Using the records below, give again exactly the lines from the line that contains "[synth_stat cells (3+ instances only)]" through the line that contains "adders and majority gates | 3 | 3 | 2.77", both ends included, and only those.
******
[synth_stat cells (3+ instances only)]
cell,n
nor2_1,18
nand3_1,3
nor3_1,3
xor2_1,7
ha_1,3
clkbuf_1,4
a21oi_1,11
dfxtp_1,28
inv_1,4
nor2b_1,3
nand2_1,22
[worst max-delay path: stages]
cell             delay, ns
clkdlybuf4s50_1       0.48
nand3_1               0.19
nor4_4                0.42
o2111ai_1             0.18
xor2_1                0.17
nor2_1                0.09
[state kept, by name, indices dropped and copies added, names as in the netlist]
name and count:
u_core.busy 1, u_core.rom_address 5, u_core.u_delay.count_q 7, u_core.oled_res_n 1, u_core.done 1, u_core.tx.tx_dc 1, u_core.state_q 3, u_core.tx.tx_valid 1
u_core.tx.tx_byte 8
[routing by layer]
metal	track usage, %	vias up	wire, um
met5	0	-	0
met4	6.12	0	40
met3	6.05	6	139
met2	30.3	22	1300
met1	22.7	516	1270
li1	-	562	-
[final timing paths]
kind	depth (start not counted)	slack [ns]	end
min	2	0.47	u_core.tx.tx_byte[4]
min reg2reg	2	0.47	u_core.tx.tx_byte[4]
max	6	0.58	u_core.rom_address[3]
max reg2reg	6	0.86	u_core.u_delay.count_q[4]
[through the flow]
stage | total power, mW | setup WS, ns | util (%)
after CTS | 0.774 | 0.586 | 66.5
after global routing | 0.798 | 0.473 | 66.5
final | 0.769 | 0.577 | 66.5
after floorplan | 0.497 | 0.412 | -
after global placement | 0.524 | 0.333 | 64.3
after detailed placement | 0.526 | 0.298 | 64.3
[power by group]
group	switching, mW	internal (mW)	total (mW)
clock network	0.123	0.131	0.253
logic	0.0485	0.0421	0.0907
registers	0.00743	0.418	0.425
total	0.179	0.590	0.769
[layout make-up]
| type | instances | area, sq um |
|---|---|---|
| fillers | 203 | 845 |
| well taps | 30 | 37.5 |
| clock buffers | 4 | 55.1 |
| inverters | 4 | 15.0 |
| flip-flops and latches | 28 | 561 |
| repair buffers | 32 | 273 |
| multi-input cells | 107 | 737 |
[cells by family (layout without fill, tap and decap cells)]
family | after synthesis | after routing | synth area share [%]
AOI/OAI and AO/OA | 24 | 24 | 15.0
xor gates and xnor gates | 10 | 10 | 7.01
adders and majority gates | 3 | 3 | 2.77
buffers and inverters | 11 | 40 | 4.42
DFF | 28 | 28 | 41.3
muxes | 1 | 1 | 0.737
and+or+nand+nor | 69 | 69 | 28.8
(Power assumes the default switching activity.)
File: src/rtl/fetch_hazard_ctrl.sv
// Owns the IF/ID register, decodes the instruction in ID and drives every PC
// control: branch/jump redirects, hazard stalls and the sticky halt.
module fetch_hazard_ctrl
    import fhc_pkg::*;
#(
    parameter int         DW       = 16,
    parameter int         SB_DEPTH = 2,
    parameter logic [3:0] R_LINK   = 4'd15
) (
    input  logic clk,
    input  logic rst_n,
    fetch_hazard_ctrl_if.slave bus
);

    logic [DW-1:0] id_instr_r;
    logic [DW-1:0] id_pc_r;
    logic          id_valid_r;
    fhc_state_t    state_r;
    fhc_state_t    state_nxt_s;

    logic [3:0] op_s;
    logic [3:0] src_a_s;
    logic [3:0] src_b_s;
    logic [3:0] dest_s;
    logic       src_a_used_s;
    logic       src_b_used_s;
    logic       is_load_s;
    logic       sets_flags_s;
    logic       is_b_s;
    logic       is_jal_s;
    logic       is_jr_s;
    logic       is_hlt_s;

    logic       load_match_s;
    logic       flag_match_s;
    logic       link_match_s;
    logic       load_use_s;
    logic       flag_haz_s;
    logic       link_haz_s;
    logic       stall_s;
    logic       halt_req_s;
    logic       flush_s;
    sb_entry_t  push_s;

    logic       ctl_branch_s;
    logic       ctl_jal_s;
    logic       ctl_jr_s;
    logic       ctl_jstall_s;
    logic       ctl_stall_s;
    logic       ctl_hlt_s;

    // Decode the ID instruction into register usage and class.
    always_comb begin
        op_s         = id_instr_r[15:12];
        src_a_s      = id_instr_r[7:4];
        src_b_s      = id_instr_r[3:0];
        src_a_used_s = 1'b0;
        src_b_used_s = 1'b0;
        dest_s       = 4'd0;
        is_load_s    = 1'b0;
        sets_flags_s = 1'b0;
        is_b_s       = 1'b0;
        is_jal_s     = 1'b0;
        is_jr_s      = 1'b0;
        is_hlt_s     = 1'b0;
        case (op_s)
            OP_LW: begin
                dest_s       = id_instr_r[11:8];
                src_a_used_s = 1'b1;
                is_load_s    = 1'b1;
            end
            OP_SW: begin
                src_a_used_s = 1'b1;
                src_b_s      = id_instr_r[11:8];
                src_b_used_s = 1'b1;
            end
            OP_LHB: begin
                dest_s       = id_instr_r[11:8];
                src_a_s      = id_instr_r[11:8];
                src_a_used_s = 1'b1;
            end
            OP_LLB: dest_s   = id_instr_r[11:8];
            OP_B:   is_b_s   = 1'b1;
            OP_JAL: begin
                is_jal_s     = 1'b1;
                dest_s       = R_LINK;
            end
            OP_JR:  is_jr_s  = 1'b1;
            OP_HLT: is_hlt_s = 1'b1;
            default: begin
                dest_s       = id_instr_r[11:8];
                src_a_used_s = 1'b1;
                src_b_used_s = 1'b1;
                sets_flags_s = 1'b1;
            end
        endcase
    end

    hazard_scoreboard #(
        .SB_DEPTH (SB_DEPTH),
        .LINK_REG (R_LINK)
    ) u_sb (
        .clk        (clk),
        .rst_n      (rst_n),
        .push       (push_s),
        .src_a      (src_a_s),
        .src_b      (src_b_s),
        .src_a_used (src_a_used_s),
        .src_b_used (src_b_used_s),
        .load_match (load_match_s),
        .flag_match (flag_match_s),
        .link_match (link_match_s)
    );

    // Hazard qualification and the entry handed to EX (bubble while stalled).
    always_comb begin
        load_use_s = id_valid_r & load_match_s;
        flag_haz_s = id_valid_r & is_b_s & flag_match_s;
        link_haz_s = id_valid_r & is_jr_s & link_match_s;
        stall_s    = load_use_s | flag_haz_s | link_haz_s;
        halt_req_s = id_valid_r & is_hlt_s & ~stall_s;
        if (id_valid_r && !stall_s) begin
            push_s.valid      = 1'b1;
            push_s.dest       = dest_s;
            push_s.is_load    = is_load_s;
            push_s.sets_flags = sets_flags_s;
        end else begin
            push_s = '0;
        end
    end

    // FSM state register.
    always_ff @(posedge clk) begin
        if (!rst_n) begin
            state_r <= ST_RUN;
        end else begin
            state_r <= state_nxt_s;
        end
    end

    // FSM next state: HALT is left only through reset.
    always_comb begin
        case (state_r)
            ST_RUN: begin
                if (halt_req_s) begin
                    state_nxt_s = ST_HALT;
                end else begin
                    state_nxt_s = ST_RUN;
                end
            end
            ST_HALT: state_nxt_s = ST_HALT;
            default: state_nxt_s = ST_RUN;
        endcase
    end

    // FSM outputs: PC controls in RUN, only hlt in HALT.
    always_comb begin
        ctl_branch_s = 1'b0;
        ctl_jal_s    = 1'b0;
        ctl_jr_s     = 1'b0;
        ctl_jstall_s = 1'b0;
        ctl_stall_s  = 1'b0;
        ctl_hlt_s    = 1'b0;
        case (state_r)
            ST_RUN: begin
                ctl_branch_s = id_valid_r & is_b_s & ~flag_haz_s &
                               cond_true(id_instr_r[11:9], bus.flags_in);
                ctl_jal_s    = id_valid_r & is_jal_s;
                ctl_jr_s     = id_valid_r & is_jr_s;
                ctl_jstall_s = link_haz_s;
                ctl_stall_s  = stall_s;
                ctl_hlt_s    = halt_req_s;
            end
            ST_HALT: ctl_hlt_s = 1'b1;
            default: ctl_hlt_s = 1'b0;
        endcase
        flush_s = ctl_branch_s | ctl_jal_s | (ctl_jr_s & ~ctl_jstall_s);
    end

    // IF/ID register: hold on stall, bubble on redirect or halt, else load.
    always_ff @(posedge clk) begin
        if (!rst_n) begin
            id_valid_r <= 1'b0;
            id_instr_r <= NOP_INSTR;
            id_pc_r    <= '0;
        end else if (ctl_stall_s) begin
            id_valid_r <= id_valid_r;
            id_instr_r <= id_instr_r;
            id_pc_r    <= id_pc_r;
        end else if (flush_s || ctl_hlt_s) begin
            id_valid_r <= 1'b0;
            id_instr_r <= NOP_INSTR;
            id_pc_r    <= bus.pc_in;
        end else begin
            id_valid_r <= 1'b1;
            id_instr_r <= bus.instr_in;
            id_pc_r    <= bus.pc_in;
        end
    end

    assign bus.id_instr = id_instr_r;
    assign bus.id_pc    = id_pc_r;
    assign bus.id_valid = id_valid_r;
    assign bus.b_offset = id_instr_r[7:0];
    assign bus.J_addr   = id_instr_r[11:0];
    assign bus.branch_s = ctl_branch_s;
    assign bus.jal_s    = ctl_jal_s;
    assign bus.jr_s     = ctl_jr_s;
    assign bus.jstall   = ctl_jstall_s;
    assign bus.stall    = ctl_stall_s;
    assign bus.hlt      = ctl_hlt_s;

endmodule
******
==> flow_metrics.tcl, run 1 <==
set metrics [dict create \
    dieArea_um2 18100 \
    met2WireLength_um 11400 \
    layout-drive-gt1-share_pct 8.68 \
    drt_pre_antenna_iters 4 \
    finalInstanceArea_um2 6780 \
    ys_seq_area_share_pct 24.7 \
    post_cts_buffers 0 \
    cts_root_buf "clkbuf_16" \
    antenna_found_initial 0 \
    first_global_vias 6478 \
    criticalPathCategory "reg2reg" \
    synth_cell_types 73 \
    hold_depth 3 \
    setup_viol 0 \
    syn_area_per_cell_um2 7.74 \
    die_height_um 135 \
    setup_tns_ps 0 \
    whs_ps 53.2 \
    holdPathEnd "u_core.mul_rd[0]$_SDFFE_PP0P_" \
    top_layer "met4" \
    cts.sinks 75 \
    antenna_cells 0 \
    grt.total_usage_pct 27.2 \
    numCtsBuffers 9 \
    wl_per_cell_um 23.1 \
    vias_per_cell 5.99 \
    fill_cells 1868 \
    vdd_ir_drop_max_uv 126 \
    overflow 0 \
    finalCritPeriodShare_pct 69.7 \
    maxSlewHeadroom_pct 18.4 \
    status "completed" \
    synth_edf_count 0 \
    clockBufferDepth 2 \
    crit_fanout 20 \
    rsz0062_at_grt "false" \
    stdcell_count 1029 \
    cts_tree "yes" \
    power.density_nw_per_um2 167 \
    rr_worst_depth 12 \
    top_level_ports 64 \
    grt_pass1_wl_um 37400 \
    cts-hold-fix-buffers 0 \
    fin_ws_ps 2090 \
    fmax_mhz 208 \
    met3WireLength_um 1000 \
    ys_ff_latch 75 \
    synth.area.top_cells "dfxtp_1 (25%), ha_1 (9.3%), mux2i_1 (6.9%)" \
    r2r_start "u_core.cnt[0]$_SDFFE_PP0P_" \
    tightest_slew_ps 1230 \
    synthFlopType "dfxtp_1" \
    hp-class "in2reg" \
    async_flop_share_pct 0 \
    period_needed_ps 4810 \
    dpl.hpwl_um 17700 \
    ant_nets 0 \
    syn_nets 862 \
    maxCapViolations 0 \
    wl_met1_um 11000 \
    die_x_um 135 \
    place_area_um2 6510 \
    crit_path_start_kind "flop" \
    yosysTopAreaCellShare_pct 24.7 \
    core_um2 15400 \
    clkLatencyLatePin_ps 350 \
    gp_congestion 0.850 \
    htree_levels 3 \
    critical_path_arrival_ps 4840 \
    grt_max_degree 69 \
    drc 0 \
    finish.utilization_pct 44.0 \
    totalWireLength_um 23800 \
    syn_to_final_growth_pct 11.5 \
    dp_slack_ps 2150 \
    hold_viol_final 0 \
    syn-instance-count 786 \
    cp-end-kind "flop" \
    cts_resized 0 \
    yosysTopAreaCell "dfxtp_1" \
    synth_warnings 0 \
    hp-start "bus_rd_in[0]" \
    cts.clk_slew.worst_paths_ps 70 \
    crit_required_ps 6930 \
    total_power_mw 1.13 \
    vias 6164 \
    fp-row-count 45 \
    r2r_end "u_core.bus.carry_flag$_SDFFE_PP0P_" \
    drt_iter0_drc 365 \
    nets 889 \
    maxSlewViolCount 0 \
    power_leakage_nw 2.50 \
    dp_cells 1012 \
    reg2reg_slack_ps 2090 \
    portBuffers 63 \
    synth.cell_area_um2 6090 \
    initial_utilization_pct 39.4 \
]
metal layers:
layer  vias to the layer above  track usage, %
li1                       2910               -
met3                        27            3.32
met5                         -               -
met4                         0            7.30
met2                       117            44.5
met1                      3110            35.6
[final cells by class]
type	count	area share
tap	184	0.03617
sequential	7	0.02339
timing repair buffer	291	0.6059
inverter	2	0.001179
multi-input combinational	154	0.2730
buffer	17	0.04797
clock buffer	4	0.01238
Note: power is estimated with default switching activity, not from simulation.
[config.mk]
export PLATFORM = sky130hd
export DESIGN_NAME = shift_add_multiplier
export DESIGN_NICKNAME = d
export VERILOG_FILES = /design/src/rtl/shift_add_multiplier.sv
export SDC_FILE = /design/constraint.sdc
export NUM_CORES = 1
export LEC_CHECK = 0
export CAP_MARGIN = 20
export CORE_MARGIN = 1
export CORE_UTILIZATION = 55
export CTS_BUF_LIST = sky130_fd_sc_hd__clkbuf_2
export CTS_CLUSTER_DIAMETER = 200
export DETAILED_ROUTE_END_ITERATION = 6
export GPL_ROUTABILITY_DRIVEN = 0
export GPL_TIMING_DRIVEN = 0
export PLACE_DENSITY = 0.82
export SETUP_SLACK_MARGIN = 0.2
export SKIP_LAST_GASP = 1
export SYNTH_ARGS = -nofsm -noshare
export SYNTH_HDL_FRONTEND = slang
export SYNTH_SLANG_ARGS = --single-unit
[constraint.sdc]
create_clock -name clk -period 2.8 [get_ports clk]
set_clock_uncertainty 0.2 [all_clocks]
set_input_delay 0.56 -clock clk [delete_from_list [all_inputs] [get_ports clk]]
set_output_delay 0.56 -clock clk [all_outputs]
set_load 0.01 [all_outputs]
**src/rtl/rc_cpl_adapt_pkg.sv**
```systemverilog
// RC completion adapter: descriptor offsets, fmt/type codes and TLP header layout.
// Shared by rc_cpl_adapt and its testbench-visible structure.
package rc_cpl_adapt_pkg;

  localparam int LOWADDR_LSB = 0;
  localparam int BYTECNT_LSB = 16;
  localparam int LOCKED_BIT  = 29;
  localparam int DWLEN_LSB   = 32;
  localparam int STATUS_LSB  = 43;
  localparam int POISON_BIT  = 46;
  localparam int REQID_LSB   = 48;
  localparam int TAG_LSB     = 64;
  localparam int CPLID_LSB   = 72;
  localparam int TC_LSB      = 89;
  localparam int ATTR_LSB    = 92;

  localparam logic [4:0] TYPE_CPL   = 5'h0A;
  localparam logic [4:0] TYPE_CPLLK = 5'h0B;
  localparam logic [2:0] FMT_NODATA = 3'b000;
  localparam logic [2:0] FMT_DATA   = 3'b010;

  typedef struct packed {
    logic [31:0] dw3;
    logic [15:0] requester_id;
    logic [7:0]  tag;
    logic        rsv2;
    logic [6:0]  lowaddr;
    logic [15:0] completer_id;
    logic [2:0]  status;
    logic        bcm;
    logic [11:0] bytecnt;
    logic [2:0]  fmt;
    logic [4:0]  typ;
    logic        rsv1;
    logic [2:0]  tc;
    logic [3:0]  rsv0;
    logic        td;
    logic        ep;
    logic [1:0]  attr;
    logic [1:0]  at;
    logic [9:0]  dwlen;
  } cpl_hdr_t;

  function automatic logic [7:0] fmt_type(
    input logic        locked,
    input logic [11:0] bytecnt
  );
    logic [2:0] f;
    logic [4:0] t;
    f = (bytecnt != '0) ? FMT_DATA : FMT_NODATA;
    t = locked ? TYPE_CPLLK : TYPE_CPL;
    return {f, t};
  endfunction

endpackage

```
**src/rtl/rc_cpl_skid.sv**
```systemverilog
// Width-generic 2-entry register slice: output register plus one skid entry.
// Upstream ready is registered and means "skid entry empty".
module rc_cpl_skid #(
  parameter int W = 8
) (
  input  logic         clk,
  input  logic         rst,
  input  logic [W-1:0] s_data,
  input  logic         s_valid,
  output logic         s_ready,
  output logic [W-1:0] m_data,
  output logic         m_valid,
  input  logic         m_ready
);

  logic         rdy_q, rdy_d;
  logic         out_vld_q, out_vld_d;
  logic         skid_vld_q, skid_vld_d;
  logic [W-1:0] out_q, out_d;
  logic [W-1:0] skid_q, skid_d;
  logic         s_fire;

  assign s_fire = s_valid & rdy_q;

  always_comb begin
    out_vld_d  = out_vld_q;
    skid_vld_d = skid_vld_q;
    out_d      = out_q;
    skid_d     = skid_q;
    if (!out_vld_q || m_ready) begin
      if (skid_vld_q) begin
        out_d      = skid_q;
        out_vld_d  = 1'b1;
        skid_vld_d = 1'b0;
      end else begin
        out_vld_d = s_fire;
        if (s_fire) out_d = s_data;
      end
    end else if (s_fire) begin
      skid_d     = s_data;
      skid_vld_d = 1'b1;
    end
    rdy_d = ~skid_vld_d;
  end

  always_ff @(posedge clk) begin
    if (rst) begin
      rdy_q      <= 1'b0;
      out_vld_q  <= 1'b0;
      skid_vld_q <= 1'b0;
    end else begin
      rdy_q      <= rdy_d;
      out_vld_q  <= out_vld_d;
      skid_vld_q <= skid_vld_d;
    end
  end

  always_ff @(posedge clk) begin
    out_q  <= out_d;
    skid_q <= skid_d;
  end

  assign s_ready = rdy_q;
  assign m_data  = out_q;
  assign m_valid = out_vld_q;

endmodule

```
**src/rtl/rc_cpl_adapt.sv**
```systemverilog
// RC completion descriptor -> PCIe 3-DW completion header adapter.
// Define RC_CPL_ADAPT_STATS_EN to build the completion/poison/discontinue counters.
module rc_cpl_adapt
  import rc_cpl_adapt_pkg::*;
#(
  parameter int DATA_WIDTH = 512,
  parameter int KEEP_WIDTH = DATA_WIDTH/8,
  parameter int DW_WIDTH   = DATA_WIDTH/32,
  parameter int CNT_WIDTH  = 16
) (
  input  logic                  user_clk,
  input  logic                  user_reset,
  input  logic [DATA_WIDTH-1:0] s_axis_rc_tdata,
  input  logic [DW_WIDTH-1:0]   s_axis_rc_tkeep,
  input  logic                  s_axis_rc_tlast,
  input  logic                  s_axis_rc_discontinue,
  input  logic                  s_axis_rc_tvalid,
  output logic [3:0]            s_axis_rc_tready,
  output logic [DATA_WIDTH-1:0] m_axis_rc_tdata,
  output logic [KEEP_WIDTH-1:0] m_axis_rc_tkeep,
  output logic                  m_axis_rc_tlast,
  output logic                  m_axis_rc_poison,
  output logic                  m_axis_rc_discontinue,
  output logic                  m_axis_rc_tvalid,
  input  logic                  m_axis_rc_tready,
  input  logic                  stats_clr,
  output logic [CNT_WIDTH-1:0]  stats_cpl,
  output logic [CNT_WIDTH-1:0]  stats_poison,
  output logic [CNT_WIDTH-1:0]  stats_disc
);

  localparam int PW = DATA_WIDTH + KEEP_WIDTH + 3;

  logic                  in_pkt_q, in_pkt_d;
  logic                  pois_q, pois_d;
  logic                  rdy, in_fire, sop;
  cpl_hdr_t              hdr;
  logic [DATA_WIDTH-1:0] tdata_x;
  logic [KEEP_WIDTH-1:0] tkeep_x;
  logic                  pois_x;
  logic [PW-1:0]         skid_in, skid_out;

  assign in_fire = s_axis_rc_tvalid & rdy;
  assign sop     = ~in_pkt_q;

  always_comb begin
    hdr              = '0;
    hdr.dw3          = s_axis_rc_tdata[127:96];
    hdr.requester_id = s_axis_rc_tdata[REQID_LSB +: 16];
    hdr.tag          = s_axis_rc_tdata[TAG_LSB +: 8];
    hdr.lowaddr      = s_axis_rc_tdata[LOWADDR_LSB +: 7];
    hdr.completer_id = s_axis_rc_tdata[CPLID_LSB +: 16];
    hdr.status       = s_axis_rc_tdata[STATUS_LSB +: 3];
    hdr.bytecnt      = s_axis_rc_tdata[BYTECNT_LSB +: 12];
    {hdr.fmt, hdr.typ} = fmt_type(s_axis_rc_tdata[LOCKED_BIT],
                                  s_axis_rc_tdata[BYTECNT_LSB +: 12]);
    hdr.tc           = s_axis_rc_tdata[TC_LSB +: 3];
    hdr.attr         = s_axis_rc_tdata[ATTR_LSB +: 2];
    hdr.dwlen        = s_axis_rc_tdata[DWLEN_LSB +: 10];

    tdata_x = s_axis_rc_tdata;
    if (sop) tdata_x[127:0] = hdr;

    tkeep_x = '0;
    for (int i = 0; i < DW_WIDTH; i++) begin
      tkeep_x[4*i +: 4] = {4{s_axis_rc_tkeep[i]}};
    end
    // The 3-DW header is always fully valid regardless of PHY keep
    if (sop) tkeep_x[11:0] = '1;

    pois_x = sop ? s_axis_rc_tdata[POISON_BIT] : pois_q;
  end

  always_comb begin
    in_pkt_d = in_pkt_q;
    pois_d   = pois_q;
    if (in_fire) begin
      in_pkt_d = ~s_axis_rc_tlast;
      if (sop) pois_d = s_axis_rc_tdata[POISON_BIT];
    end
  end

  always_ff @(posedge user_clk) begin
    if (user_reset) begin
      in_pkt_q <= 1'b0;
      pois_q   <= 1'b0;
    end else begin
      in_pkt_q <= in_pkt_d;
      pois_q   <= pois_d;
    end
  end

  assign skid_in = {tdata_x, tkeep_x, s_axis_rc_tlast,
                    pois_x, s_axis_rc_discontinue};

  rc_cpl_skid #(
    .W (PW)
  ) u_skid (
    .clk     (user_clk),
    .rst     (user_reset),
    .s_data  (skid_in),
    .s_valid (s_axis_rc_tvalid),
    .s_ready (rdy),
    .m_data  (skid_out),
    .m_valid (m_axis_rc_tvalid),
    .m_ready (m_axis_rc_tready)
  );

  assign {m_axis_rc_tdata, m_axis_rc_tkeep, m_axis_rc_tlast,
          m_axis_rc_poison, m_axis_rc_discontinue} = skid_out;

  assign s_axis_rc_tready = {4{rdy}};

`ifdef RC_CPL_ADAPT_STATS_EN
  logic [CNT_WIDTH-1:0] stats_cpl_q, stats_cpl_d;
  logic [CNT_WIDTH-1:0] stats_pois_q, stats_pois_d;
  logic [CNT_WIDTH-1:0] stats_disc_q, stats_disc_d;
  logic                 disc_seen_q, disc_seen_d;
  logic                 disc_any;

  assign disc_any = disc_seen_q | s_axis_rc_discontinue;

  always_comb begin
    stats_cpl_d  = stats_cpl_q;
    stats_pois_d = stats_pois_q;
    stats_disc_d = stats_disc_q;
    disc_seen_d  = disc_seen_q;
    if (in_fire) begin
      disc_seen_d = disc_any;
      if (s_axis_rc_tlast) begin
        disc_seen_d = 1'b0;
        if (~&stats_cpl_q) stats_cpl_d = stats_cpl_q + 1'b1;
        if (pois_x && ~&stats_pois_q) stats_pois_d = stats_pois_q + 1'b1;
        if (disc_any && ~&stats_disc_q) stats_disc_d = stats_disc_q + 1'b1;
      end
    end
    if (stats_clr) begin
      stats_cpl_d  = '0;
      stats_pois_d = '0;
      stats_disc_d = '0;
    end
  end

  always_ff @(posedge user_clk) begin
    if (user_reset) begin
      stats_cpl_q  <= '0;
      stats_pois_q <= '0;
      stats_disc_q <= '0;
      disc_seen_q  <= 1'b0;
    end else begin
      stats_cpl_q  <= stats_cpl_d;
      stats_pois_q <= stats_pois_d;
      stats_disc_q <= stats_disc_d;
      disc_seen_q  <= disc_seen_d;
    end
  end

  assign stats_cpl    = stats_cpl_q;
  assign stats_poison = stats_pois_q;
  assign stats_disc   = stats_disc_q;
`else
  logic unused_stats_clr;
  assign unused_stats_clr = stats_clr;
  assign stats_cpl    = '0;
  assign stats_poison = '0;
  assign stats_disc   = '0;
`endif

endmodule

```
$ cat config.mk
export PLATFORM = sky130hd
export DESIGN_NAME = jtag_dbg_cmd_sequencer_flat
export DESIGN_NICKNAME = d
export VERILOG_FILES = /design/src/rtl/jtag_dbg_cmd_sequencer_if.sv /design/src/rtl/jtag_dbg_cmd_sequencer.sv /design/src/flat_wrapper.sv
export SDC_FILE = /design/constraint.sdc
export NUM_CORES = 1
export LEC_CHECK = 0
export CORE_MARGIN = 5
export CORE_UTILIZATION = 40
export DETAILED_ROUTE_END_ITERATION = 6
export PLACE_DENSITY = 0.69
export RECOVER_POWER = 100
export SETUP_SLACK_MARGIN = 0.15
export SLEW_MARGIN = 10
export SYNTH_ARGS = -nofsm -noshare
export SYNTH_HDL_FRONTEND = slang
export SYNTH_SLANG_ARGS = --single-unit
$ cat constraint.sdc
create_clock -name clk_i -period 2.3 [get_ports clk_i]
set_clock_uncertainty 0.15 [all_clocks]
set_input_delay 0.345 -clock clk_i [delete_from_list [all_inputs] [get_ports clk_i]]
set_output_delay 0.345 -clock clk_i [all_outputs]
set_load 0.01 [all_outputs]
******
Worked solution.
[synth_stat cells (3+ instances only)]
cell,n
nor2_1,18
nand3_1,3
nor3_1,3
xor2_1,7
ha_1,3
clkbuf_1,4
a21oi_1,11
dfxtp_1,28
inv_1,4
nor2b_1,3
nand2_1,22
[worst max-delay path: stages]
cell             delay, ns
clkdlybuf4s50_1       0.48
nand3_1               0.19
nor4_4                0.42
o2111ai_1             0.18
xor2_1                0.17
nor2_1                0.09
[state kept, by name, indices dropped and copies added, names as in the netlist]
name and count:
u_core.busy 1, u_core.rom_address 5, u_core.u_delay.count_q 7, u_core.oled_res_n 1, u_core.done 1, u_core.tx.tx_dc 1, u_core.state_q 3, u_core.tx.tx_valid 1
u_core.tx.tx_byte 8
[routing by layer]
metal	track usage, %	vias up	wire, um
met5	0	-	0
met4	6.12	0	40
met3	6.05	6	139
met2	30.3	22	1300
met1	22.7	516	1270
li1	-	562	-
[final timing paths]
kind	depth (start not counted)	slack [ns]	end
min	2	0.47	u_core.tx.tx_byte[4]
min reg2reg	2	0.47	u_core.tx.tx_byte[4]
max	6	0.58	u_core.rom_address[3]
max reg2reg	6	0.86	u_core.u_delay.count_q[4]
[through the flow]
stage | total power, mW | setup WS, ns | util (%)
after CTS | 0.774 | 0.586 | 66.5
after global routing | 0.798 | 0.473 | 66.5
final | 0.769 | 0.577 | 66.5
after floorplan | 0.497 | 0.412 | -
after global placement | 0.524 | 0.333 | 64.3
after detailed placement | 0.526 | 0.298 | 64.3
[power by group]
group	switching, mW	internal (mW)	total (mW)
clock network	0.123	0.131	0.253
logic	0.0485	0.0421	0.0907
registers	0.00743	0.418	0.425
total	0.179	0.590	0.769
[layout make-up]
| type | instances | area, sq um |
|---|---|---|
| fillers | 203 | 845 |
| well taps | 30 | 37.5 |
| clock buffers | 4 | 55.1 |
| inverters | 4 | 15.0 |
| flip-flops and latches | 28 | 561 |
| repair buffers | 32 | 273 |
| multi-input cells | 107 | 737 |
[cells by family (layout without fill, tap and decap cells)]
family | after synthesis | after routing | synth area share [%]
AOI/OAI and AO/OA | 24 | 24 | 15.0
xor gates and xnor gates | 10 | 10 | 7.01
adders and majority gates | 3 | 3 | 2.77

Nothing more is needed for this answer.